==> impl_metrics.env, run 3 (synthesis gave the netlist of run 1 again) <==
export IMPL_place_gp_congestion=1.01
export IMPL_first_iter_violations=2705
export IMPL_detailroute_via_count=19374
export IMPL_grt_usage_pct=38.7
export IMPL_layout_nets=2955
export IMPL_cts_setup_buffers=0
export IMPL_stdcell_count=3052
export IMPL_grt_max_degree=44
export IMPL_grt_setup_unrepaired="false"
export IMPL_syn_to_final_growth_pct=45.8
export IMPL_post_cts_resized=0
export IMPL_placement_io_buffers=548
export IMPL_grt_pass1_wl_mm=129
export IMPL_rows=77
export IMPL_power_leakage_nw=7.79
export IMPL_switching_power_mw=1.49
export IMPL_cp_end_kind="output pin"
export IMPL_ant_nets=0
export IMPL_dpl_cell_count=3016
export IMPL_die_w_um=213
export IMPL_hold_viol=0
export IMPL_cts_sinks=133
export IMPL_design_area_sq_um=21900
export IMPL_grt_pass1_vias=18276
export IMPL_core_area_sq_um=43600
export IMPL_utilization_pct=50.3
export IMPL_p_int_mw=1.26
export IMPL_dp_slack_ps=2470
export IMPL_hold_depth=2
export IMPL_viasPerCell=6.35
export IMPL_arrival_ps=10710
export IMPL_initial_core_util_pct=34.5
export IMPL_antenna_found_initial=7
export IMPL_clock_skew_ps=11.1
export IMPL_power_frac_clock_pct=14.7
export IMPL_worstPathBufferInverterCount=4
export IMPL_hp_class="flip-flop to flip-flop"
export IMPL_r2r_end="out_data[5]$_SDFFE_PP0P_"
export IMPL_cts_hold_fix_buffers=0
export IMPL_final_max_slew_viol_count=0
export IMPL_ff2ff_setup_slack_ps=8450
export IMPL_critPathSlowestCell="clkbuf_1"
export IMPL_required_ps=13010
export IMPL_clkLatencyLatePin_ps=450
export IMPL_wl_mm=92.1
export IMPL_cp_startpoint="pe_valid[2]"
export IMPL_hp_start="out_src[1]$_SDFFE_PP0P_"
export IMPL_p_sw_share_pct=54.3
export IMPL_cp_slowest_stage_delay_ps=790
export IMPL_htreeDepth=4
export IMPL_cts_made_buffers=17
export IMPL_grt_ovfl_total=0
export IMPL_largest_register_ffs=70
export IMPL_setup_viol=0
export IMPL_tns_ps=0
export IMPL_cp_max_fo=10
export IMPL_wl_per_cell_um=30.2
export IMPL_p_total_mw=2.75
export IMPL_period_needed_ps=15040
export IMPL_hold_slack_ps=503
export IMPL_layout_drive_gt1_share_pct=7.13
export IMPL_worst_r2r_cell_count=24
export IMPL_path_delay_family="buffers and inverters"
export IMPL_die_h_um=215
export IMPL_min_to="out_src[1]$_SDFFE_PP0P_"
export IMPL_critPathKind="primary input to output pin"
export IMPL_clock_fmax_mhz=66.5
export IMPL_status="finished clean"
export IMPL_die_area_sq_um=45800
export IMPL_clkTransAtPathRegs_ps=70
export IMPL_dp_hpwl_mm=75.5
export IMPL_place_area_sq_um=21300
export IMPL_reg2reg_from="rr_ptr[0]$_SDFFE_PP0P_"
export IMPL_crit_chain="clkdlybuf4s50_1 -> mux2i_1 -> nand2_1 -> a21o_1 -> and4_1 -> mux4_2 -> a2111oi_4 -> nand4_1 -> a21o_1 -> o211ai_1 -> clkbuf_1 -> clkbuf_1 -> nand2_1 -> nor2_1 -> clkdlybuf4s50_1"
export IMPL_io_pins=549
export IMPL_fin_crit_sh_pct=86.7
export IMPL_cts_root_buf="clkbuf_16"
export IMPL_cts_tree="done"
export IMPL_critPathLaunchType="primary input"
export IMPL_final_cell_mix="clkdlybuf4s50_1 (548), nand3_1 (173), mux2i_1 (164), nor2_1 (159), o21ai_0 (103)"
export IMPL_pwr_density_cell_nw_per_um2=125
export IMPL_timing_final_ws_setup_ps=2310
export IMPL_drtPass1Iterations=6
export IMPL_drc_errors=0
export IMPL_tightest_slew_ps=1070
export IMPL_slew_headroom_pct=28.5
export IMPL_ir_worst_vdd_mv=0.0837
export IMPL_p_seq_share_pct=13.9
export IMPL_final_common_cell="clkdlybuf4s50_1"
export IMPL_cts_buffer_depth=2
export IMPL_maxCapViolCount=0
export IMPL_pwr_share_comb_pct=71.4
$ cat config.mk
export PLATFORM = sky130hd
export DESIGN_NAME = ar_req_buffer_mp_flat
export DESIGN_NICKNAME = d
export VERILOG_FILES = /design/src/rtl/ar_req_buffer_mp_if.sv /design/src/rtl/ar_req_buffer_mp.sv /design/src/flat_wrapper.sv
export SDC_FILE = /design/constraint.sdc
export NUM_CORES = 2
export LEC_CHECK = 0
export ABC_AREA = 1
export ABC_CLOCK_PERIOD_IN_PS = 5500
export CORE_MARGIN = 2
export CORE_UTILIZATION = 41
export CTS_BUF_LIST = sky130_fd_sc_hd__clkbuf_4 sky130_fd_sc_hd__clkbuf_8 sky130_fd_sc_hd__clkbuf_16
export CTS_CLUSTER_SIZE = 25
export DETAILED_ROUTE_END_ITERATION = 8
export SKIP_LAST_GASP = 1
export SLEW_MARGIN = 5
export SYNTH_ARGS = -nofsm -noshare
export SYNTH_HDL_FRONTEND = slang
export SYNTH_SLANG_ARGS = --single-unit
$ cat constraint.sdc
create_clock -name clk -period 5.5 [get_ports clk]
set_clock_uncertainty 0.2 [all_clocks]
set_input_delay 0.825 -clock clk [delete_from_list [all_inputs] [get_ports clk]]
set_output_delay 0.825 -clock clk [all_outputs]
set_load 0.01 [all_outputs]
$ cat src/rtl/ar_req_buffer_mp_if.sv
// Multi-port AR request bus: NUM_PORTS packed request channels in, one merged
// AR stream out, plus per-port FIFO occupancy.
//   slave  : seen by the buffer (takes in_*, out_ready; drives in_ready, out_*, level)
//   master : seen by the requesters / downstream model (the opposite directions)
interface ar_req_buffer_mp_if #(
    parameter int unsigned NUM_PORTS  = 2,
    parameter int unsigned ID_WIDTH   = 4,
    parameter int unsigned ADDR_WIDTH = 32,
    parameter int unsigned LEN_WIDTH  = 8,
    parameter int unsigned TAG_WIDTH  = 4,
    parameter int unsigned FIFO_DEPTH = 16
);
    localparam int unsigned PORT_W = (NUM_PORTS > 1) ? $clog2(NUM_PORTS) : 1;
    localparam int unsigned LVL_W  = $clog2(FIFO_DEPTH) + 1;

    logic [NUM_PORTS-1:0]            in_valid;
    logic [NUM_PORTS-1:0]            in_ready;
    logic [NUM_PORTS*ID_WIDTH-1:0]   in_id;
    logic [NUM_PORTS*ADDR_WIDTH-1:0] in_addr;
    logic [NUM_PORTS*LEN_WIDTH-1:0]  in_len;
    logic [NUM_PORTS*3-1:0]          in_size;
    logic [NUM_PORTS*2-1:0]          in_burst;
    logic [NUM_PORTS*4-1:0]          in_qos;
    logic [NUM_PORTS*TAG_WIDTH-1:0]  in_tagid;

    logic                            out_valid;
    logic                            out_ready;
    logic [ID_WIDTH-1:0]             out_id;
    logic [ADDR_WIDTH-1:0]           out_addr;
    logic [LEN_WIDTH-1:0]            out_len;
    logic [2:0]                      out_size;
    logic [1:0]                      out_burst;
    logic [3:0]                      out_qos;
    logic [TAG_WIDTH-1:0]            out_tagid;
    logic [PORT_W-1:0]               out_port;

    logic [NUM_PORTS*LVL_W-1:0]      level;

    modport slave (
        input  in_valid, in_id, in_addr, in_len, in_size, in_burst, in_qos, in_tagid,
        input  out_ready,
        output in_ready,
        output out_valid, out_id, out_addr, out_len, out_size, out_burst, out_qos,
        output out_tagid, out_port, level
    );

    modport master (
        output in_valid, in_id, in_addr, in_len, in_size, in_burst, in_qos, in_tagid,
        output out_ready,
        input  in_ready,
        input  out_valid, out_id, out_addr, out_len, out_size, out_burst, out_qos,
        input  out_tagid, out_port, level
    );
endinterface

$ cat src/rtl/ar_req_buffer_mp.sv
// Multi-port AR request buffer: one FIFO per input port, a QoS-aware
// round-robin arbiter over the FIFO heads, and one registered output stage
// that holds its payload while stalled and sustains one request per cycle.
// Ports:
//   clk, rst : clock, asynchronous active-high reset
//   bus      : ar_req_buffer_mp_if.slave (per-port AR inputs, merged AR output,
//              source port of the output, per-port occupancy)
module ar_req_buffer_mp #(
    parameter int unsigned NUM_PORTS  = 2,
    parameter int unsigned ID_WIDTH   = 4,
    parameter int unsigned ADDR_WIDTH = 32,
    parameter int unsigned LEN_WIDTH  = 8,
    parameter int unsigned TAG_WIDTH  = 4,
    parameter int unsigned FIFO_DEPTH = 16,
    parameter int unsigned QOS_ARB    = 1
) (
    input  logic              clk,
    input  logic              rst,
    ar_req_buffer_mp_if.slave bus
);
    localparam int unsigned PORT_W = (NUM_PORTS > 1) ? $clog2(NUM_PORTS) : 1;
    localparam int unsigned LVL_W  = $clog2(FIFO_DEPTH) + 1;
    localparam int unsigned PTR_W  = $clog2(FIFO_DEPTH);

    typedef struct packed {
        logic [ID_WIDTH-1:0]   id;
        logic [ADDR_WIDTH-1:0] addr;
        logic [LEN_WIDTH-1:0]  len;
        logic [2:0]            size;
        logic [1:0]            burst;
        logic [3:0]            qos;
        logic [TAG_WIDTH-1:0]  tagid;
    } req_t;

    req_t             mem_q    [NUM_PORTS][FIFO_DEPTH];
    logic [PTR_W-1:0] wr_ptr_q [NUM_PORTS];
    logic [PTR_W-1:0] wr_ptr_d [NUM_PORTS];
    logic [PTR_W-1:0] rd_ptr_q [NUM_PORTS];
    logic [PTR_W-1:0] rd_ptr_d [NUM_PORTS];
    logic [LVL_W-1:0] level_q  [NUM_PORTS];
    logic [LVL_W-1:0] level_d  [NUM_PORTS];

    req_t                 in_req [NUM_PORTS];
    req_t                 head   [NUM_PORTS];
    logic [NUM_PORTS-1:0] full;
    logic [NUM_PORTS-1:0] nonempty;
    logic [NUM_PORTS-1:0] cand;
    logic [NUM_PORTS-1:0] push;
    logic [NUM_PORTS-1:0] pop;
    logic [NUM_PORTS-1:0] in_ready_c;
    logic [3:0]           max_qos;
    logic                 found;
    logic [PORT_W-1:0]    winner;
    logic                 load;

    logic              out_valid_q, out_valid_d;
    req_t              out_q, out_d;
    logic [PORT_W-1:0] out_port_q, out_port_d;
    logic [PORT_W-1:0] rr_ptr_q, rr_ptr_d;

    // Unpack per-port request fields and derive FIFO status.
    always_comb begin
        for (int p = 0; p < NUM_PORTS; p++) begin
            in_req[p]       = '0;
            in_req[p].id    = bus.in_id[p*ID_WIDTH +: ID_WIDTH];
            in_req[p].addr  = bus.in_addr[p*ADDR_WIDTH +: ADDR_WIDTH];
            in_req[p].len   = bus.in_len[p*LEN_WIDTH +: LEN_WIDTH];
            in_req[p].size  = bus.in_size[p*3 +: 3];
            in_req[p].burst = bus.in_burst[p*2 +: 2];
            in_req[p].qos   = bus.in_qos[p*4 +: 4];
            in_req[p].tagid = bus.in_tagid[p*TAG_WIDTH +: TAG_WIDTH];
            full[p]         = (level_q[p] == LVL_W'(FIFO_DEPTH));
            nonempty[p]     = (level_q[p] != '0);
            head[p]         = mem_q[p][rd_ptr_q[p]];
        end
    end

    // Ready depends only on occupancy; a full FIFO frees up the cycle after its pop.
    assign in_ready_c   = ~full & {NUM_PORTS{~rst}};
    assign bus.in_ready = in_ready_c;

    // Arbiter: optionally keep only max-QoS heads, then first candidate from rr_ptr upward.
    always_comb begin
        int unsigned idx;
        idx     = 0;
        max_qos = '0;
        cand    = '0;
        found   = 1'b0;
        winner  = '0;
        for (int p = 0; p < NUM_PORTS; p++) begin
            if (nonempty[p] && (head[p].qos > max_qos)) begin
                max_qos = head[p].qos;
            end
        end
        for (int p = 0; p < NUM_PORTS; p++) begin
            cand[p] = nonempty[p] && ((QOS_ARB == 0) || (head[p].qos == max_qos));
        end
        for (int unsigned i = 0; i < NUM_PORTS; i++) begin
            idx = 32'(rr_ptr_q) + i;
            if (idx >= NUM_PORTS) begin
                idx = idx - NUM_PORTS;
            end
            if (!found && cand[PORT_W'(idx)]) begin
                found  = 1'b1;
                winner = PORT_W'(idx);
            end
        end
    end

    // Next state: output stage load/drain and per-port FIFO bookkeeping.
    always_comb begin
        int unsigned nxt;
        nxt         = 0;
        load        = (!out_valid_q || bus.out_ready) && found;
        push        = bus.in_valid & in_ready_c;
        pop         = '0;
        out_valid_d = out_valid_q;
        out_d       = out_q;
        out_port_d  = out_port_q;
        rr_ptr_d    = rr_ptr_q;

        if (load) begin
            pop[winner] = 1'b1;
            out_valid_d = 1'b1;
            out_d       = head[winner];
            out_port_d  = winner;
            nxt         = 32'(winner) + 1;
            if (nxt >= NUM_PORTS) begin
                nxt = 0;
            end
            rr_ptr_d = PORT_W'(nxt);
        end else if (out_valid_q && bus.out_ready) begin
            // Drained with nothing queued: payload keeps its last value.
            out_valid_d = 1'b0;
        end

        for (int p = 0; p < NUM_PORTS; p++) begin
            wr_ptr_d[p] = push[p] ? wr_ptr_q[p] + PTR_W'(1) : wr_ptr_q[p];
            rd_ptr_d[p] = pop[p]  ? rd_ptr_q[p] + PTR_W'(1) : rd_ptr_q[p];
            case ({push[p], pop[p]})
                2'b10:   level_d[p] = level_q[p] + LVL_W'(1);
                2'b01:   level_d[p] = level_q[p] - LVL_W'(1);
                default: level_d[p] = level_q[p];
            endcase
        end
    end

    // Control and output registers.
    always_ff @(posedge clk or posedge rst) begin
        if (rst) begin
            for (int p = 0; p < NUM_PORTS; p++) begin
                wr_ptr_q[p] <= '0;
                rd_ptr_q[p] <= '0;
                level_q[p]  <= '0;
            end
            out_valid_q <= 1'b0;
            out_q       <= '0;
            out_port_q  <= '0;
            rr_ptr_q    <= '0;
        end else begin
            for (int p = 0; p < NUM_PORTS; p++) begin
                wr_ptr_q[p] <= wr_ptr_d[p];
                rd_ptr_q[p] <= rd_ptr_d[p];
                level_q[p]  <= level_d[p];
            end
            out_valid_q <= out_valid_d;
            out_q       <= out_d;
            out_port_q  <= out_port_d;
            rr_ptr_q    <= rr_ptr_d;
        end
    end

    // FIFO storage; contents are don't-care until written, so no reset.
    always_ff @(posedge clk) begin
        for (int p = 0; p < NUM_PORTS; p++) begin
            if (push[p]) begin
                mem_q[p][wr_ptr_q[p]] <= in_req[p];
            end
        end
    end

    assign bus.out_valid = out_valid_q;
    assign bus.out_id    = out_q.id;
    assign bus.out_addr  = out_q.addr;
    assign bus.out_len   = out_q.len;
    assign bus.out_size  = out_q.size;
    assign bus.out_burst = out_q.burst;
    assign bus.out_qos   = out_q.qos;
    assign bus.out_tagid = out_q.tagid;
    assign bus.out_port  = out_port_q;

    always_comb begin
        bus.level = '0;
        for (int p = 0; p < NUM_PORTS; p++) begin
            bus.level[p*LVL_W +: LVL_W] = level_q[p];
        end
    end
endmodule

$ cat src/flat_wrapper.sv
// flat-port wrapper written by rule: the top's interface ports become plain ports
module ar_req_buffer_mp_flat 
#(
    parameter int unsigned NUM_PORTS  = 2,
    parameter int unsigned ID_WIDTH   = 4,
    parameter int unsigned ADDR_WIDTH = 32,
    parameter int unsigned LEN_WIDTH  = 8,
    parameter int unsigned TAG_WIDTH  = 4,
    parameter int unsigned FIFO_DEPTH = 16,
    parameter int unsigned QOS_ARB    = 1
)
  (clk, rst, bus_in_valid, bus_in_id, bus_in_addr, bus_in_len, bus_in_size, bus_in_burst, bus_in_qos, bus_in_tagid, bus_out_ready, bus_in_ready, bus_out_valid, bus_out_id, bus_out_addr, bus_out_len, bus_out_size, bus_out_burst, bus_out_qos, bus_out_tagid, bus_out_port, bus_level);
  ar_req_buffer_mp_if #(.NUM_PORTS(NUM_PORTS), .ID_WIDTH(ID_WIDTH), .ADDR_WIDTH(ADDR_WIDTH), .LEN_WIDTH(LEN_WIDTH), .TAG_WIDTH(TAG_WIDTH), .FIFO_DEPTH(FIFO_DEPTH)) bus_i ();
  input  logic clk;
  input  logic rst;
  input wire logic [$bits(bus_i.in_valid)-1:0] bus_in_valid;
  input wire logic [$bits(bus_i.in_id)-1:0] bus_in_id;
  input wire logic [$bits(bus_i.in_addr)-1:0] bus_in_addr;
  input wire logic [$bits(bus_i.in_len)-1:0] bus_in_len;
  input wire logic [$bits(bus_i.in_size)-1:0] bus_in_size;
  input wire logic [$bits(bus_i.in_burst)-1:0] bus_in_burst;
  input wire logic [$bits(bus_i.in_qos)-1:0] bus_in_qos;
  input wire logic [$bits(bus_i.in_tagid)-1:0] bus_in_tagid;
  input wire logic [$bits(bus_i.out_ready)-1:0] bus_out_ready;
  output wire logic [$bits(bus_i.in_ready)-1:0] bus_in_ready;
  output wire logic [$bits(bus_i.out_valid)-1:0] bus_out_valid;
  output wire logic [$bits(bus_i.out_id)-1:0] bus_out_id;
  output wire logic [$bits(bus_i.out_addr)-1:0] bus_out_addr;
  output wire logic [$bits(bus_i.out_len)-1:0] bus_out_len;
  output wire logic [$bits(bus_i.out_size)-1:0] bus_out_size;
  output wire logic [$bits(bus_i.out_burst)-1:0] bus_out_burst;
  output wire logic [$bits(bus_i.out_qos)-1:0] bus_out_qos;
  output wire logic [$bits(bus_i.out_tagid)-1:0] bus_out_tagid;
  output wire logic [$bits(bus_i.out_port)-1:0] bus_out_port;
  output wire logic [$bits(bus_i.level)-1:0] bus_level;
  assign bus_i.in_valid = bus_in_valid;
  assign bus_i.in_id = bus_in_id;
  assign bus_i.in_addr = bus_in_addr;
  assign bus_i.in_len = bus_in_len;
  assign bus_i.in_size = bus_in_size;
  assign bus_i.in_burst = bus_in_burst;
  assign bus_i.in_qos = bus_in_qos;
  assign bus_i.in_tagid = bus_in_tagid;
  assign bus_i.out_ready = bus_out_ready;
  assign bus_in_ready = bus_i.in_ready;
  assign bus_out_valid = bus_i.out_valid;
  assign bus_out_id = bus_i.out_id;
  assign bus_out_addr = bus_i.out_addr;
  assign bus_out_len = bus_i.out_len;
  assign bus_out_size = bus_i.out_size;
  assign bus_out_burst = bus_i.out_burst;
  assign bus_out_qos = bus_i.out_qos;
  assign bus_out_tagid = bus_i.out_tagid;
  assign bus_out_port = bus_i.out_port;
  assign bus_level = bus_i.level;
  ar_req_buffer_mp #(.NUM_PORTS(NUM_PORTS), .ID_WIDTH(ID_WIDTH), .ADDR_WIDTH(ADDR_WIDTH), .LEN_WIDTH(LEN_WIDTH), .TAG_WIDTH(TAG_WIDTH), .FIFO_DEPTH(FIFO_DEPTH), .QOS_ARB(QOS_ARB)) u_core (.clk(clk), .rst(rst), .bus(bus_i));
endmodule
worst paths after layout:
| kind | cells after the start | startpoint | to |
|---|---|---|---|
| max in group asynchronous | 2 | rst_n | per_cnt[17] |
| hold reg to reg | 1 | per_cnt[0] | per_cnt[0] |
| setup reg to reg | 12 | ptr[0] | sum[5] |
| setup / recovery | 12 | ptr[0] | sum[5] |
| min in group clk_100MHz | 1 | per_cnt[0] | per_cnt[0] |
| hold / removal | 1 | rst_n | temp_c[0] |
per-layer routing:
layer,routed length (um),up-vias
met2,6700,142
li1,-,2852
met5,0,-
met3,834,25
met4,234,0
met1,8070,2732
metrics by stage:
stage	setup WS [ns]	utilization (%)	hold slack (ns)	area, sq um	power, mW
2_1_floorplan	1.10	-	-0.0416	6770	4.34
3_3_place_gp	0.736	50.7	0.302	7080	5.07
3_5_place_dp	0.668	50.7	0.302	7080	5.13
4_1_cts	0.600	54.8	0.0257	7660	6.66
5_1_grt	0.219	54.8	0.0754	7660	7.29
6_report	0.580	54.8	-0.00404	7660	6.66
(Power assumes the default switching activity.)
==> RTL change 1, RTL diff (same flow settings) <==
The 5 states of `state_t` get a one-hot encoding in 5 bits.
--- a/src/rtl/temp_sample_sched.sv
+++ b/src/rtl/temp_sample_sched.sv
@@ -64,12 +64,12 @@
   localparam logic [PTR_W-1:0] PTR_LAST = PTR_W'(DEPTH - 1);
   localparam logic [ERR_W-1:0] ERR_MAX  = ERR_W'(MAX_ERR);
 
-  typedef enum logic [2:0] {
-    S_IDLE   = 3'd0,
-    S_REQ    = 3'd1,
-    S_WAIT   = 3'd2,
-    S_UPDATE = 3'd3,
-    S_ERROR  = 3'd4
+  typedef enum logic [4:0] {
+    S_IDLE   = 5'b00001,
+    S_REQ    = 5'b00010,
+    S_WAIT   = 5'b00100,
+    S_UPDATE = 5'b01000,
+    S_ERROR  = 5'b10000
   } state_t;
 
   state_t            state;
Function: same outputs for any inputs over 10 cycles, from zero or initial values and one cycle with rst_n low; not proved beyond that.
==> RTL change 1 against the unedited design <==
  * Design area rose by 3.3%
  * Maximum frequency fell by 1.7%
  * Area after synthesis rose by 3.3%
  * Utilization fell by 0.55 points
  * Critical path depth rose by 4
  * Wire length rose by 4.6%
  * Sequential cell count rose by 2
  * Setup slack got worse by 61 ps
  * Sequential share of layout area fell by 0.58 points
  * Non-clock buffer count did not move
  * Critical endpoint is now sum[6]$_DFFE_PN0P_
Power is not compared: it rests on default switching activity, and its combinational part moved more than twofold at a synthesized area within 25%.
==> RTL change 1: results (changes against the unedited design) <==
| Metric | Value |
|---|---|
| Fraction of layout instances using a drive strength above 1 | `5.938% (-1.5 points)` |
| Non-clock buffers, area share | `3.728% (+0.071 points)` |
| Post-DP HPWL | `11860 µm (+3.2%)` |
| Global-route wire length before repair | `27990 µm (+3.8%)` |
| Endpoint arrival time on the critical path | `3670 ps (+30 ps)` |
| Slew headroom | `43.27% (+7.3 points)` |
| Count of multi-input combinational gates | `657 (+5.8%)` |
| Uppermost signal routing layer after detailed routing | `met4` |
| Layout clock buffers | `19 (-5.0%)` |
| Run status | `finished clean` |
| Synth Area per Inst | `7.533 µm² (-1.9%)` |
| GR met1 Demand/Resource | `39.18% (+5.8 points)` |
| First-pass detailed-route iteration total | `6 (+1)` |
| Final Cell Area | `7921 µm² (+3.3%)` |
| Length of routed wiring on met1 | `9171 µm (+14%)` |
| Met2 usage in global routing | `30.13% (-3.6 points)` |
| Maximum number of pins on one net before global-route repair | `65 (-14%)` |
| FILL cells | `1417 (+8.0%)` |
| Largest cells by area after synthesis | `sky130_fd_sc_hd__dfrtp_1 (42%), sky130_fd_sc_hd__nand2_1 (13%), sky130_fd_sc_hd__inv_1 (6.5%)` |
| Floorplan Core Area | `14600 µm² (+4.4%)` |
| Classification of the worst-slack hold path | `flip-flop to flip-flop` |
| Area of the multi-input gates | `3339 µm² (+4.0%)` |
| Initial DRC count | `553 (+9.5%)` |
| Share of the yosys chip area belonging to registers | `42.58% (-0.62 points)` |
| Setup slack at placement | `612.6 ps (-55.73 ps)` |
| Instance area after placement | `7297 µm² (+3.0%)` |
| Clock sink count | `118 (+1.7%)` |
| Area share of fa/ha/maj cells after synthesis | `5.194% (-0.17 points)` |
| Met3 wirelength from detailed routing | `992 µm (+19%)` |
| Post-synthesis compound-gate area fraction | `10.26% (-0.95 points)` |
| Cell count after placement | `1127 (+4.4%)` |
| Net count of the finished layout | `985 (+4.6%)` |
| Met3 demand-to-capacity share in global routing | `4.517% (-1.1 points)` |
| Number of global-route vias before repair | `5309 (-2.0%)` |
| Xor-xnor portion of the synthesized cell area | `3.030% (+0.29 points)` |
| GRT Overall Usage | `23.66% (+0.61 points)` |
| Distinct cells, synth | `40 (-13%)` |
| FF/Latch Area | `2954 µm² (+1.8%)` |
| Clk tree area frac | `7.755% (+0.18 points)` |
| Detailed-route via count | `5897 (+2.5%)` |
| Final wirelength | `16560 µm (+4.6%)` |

Work item
Would you please repeat exactly the lines above, starting at the line with "clk_100MHz | 1 | per_cnt[0] | per_cnt[0] |" and stopping at the line with "Function: same outputs", both included?

Response box
| min in group clk_100MHz | 1 | per_cnt[0] | per_cnt[0] |
| hold / removal | 1 | rst_n | temp_c[0] |
per-layer routing:
layer,routed length (um),up-vias
met2,6700,142
li1,-,2852
met5,0,-
met3,834,25
met4,234,0
met1,8070,2732
metrics by stage:
stage	setup WS [ns]	utilization (%)	hold slack (ns)	area, sq um	power, mW
2_1_floorplan	1.10	-	-0.0416	6770	4.34
3_3_place_gp	0.736	50.7	0.302	7080	5.07
3_5_place_dp	0.668	50.7	0.302	7080	5.13
4_1_cts	0.600	54.8	0.0257	7660	6.66
5_1_grt	0.219	54.8	0.0754	7660	7.29
6_report	0.580	54.8	-0.00404	7660	6.66
(Power assumes the default switching activity.)
==> RTL change 1, RTL diff (same flow settings) <==
The 5 states of `state_t` get a one-hot encoding in 5 bits.
--- a/src/rtl/temp_sample_sched.sv
+++ b/src/rtl/temp_sample_sched.sv
@@ -64,12 +64,12 @@
   localparam logic [PTR_W-1:0] PTR_LAST = PTR_W'(DEPTH - 1);
   localparam logic [ERR_W-1:0] ERR_MAX  = ERR_W'(MAX_ERR);
 
-  typedef enum logic [2:0] {
-    S_IDLE   = 3'd0,
-    S_REQ    = 3'd1,
-    S_WAIT   = 3'd2,
-    S_UPDATE = 3'd3,
-    S_ERROR  = 3'd4
+  typedef enum logic [4:0] {
+    S_IDLE   = 5'b00001,
+    S_REQ    = 5'b00010,
+    S_WAIT   = 5'b00100,
+    S_UPDATE = 5'b01000,
+    S_ERROR  = 5'b10000
   } state_t;
 
   state_t            state;
Function: same outputs for any inputs over 10 cycles, from zero or initial values and one cycle with rst_n low; not proved beyond that.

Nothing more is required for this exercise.